A woman walks on stage, opens her mouth, and a mountain roars. That mountain’s name is Jessye Norman.
The Prepublication Stage—Picking a Subtitle
I was struggling with my publisher over the subtitle to Prozac Monologues. Well, not a struggle for her. It was all in a day’s work for a publisher who invites input from her authors and values collaboration. The struggle was mine.
The prepublication process had already set my anxiety disorders screaming and thrown my precarious balance out the window. Every single suggested edit in the manuscript bypassed my prefrontal cortex and went to straight to my amygdala, setting it into hyperdrive. The fact that the work itself contains a chapter that describes this process in detail did not prevent my feeling the pain—though some self-awareness did give me a few chuckles.
That was my battered brain’s condition when we got to the topic of subtitle. As a previous post related, it was partly a push/pull over genre. Would the title signal memoir (her choice) or brilliantly written treatise on the pathophysiology, diagnosis, and treatment of bipolar disorder, albeit in the form of a comedy club performance (my vision)?
Now that I put it that way, I recognize her wisdom.
It was September, 2019. My wife had gone to Ireland with her sister, while I stayed home to work on prepublication. So I did not have her help with that balance thing. This could have gotten entirely out of hand.
Credit for Edge goes to the publisher: I like “the edge” because it speaks to the energy of the book, which is at times edgy.
Edge also spoke to something deep within me. So that edged us toward a solution.
The Power of a Voice
And then came September 30, 2019. Jessye Norman died.
I played the cd of her performance with Kathleen Battle at Carnegie Hall. I played it again. And I played it again.
And that also spoke to something deep within me.
My Struggle for Voice
I am never going to write one of those memoirs that tells all the dirty little secrets. That’s for me and my therapist. My struggle with the memoir genre relates to the concept of trauma-porn. Do you get off on reading about other people’s misery? Do I get off on telling you my own?
Nah, I was raised not to complain. Complaining triggers a boatload of shame for me. Which, by the way, makes the therapeutic process difficult.
And then there was the trauma inflicted in therapy itself, when my complaint was about something that my therapist did, and expressing my complaint was shamed.
I lost my voice entirely.
Yup. In the first session with each of the next three therapists and next three pyschiatrists, I had laryngitis. I whispered my story. Weird, huh.
That was the background, my struggle with voice. Then on September 30, 2019, I pulled out that cd. I went to Youtube and watched the performance.
A woman walks on stage, opens her mouth, and a mountain roars. A mountain walks on stage, opens her mouth, and Jessye Norman’s is the voice that roars.

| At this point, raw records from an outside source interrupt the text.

$ cat config.mk
export PLATFORM = sky130hd
export DESIGN_NAME = game_input_conditioner
export DESIGN_NICKNAME = d
export VERILOG_FILES = /design/src/rtl/game_pkg.sv /design/src/rtl/button_debouncer.sv /design/src/rtl/game_input_conditioner.sv
export SDC_FILE = /design/constraint.sdc
export NUM_CORES = 1
export LEC_CHECK = 0
export ABC_AREA = 1
export CAP_MARGIN = 20
export CORE_ASPECT_RATIO = 0.7
export CORE_MARGIN = 5
export CORE_UTILIZATION = 60
export CTS_CLUSTER_SIZE = 8
export DETAILED_ROUTE_END_ITERATION = 8
export PLACE_DENSITY = 0.93
export RECOVER_POWER = 100
export SYNTH_ARGS = -nofsm -noshare
export SYNTH_HDL_FRONTEND = slang
export SYNTH_HIERARCHICAL = 1
export SYNTH_SLANG_ARGS = --single-unit
export TNS_END_PERCENT = 50
$ cat constraint.sdc
create_clock -name clk -period 3.2 [get_ports clk]
set_input_delay 0.8 -clock clk [delete_from_list [all_inputs] [get_ports clk]]
set_output_delay 0.8 -clock clk [all_outputs]
set_load 0.01 [all_outputs]
$ cat src/rtl/game_pkg.sv
// -----------------------------------------------------------------------------
// game_pkg
// Shared constants and types for the game front end.
//   CLK_HZ          system clock frequency in Hz
//   NUM_SW_DEFAULT  number of slide switches on the board
//   DEBOUNCE_MS     button settle time in milliseconds
//   debounce_state_t  per-button debouncer state
// -----------------------------------------------------------------------------
package game_pkg;

    localparam int CLK_HZ         = 50000000;
    localparam int NUM_SW_DEFAULT = 10;
    localparam int DEBOUNCE_MS    = 20;

    typedef enum logic [1:0] {
        UP        = 2'd0,
        WAIT_DOWN = 2'd1,
        DOWN      = 2'd2,
        WAIT_UP   = 2'd3
    } debounce_state_t;

endpackage

$ cat src/rtl/button_debouncer.sv
// -----------------------------------------------------------------------------
// button_debouncer
// Two-flop synchroniser, four-state debounce FSM and registered press pulse
// for one active-low pushbutton.
// Ports:
//   clk    in   system clock
//   rst_n  in   synchronous reset, active-low
//   btn_n  in   raw button, asynchronous, 0 = pressed
//   level  out  debounced level, 1 = held (DOWN or WAIT_UP)
//   press  out  one-cycle pulse, one cycle after an accepted press
// -----------------------------------------------------------------------------
module button_debouncer
    import game_pkg::*;
#(
    parameter int DEBOUNCE_CYCLES = 1000000
) (
    input  logic clk,
    input  logic rst_n,
    input  logic btn_n,
    output logic level,
    output logic press
);

    localparam int CW = $clog2(DEBOUNCE_CYCLES);
    localparam logic [CW-1:0] CNT_LAST = CW'(DEBOUNCE_CYCLES - 1);

    logic            sync_meta;
    logic            sync_out;
    logic            pressed;
    logic            went_down;
    logic [CW-1:0]   cnt;
    debounce_state_t state;

    assign pressed = ~sync_out;

    always_ff @(posedge clk) begin
        if (!rst_n) begin
            sync_meta <= 1'b1;
            sync_out  <= 1'b1;
            state     <= UP;
            cnt       <= '0;
            level     <= 1'b0;
            went_down <= 1'b0;
            press     <= 1'b0;
        end else begin
            sync_meta <= btn_n;
            sync_out  <= sync_meta;
            // The pulse trails the WAIT_DOWN->DOWN transition by one cycle.
            press     <= went_down;
            went_down <= 1'b0;
            case (state)
                UP: begin
                    if (pressed) begin
                        state <= WAIT_DOWN;
                        cnt   <= CW'(1);
                    end
                end
                WAIT_DOWN: begin
                    if (!pressed) begin
                        state <= UP;
                        cnt   <= '0;
                    end else if (cnt == CNT_LAST) begin
                        state     <= DOWN;
                        cnt       <= '0;
                        level     <= 1'b1;
                        went_down <= 1'b1;
                    end else begin
                        cnt <= cnt + CW'(1);
                    end
                end
                DOWN: begin
                    if (!pressed) begin
                        state <= WAIT_UP;
                        cnt   <= CW'(1);
                    end
                end
                WAIT_UP: begin
                    if (pressed) begin
                        state <= DOWN;
                        cnt   <= '0;
                    end else if (cnt == CNT_LAST) begin
                        state <= UP;
                        cnt   <= '0;
                        level <= 1'b0;
                    end else begin
                        cnt <= cnt + CW'(1);
                    end
                end
                default: begin
                    state <= UP;
                    cnt   <= '0;
                    level <= 1'b0;
                end
            endcase
        end
    end

endmodule

$ cat src/rtl/game_input_conditioner.sv
// -----------------------------------------------------------------------------
// game_input_conditioner
// Front-end conditioning for the game FSM: debounced button pulses,
// synchronised switches with per-cycle change mask, and a periodic tick.
// Ports:
//   clk          in   system clock, 50 MHz
//   rst_n        in   synchronous reset, active-low
//   btn_enter_n  in   raw enter button, 0 = pressed
//   btn_reset_n  in   raw reset button, 0 = pressed
//   sw_raw       in   raw slide switches
//   tick_clr     in   restart the tick period
//   enter_level  out  debounced enter state, 1 = held
//   enter_press  out  one-cycle pulse per accepted enter press
//   reset_press  out  one-cycle pulse per accepted reset press
//   sw_sync      out  synchronised switch levels
//   sw_delta     out  one-cycle mask of switches that changed
//   sec_tick     out  one-cycle pulse every TICK_CYCLES cycles
// -----------------------------------------------------------------------------
module game_input_conditioner
    import game_pkg::*;
#(
    parameter int NUM_SW          = NUM_SW_DEFAULT,
    parameter int DEBOUNCE_CYCLES = (CLK_HZ / 1000) * DEBOUNCE_MS,
    parameter int TICK_CYCLES     = CLK_HZ
) (
    input  logic              clk,
    input  logic              rst_n,
    input  logic              btn_enter_n,
    input  logic              btn_reset_n,
    input  logic [NUM_SW-1:0] sw_raw,
    input  logic              tick_clr,
    output logic              enter_level,
    output logic              enter_press,
    output logic              reset_press,
    output logic [NUM_SW-1:0] sw_sync,
    output logic [NUM_SW-1:0] sw_delta,
    output logic              sec_tick
);

    localparam int TW = $clog2(TICK_CYCLES);
    localparam logic [TW-1:0] TICK_LAST = TW'(TICK_CYCLES - 1);

    logic [NUM_SW-1:0] sw_meta;
    logic [NUM_SW-1:0] sw_prev;
    logic [1:0]        fill;
    logic [TW-1:0]     tick_cnt;
    logic [TW-1:0]     tick_next;
    logic              reset_level_unused;

    button_debouncer #(
        .DEBOUNCE_CYCLES(DEBOUNCE_CYCLES)
    ) u_enter (
        .clk   (clk),
        .rst_n (rst_n),
        .btn_n (btn_enter_n),
        .level (enter_level),
        .press (enter_press)
    );

    button_debouncer #(
        .DEBOUNCE_CYCLES(DEBOUNCE_CYCLES)
    ) u_reset (
        .clk   (clk),
        .rst_n (rst_n),
        .btn_n (btn_reset_n),
        .level (reset_level_unused),
        .press (reset_press)
    );

    // Switch synchroniser and registered change mask. The mask is held at
    // zero for three cycles after reset so switches already on at power-up
    // do not report a flip.
    always_ff @(posedge clk) begin
        if (!rst_n) begin
            sw_meta  <= '0;
            sw_sync  <= '0;
            sw_prev  <= '0;
            sw_delta <= '0;
            fill     <= '0;
        end else begin
            sw_meta <= sw_raw;
            sw_sync <= sw_meta;
            sw_prev <= sw_sync;
            if (fill == 2'd3) begin
                sw_delta <= sw_sync ^ sw_prev;
            end else begin
                sw_delta <= '0;
                fill     <= fill + 2'd1;
            end
        end
    end

    always_comb begin
        tick_next = tick_cnt + TW'(1);
        if (tick_clr || (tick_cnt == TICK_LAST)) begin
            tick_next = '0;
        end
    end

    // sec_tick is registered from the next count so it is high exactly
    // while tick_cnt holds the terminal value; a clear forces next to 0.
    always_ff @(posedge clk) begin
        if (!rst_n) begin
            tick_cnt <= '0;
            sec_tick <= 1'b0;
        end else begin
            tick_cnt <= tick_next;
            sec_tick <= (tick_next == TICK_LAST);
        end
    end

endmodule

It was time to claim my own voice.
Once I had Voice, the subtitle discussion came down to prepositions. I am not going to write a post about the prepositions.
The Voices of Black Women
They have been my teachers, black women.
It was 1964. I was eleven years old, nearly twelve, teetering on the edge of one of those developmental milestones. My mother raised her children to pay attention to politics. So I was watching the Democratic Convention.
Back in those days, political conventions were not infomercials. There was conflict. There was drama. There were decisions made at the convention itself about who would be winners and who would be losers.
It’s hard to imagine such a thing these days, but a hearing in the Credentials Committee was being broadcast on national television. And there I was, on the edge of a child’s morality based on rules, when I heard this:
There are rules about who is seated at a convention, who gets to represent their state. The delegation had been chosen. But the Mississippi Freedom Democratic Party challenged the seating of the Mississippi delegation. It would break the rules to seat the Freedom Party.
But.
But there is another kind of morality. It is based on justice. Fanny Lou Hamer told me it was time to grow up.
The Power of Story
Fanny Lou Hamer called me to find my own voice in the name of justice. Eventually I came to understand the power of story to catch people at their own edge of growth.
So now I have come full circle on the issue of memoir. Story is a powerful tool. I still cringe at trauma-porn. If a story has the power of a buzz-saw, it takes incredible skill to create something with it that is more than sawdust.
But that is another post.
Has anybody’s story changed you?
Yes to the impact of Fanny Lou Hamer on my life about a decade ago. Your encounter enhances her impact. And Howard Thurman--especially in his book, "Jesus and the Disinherited."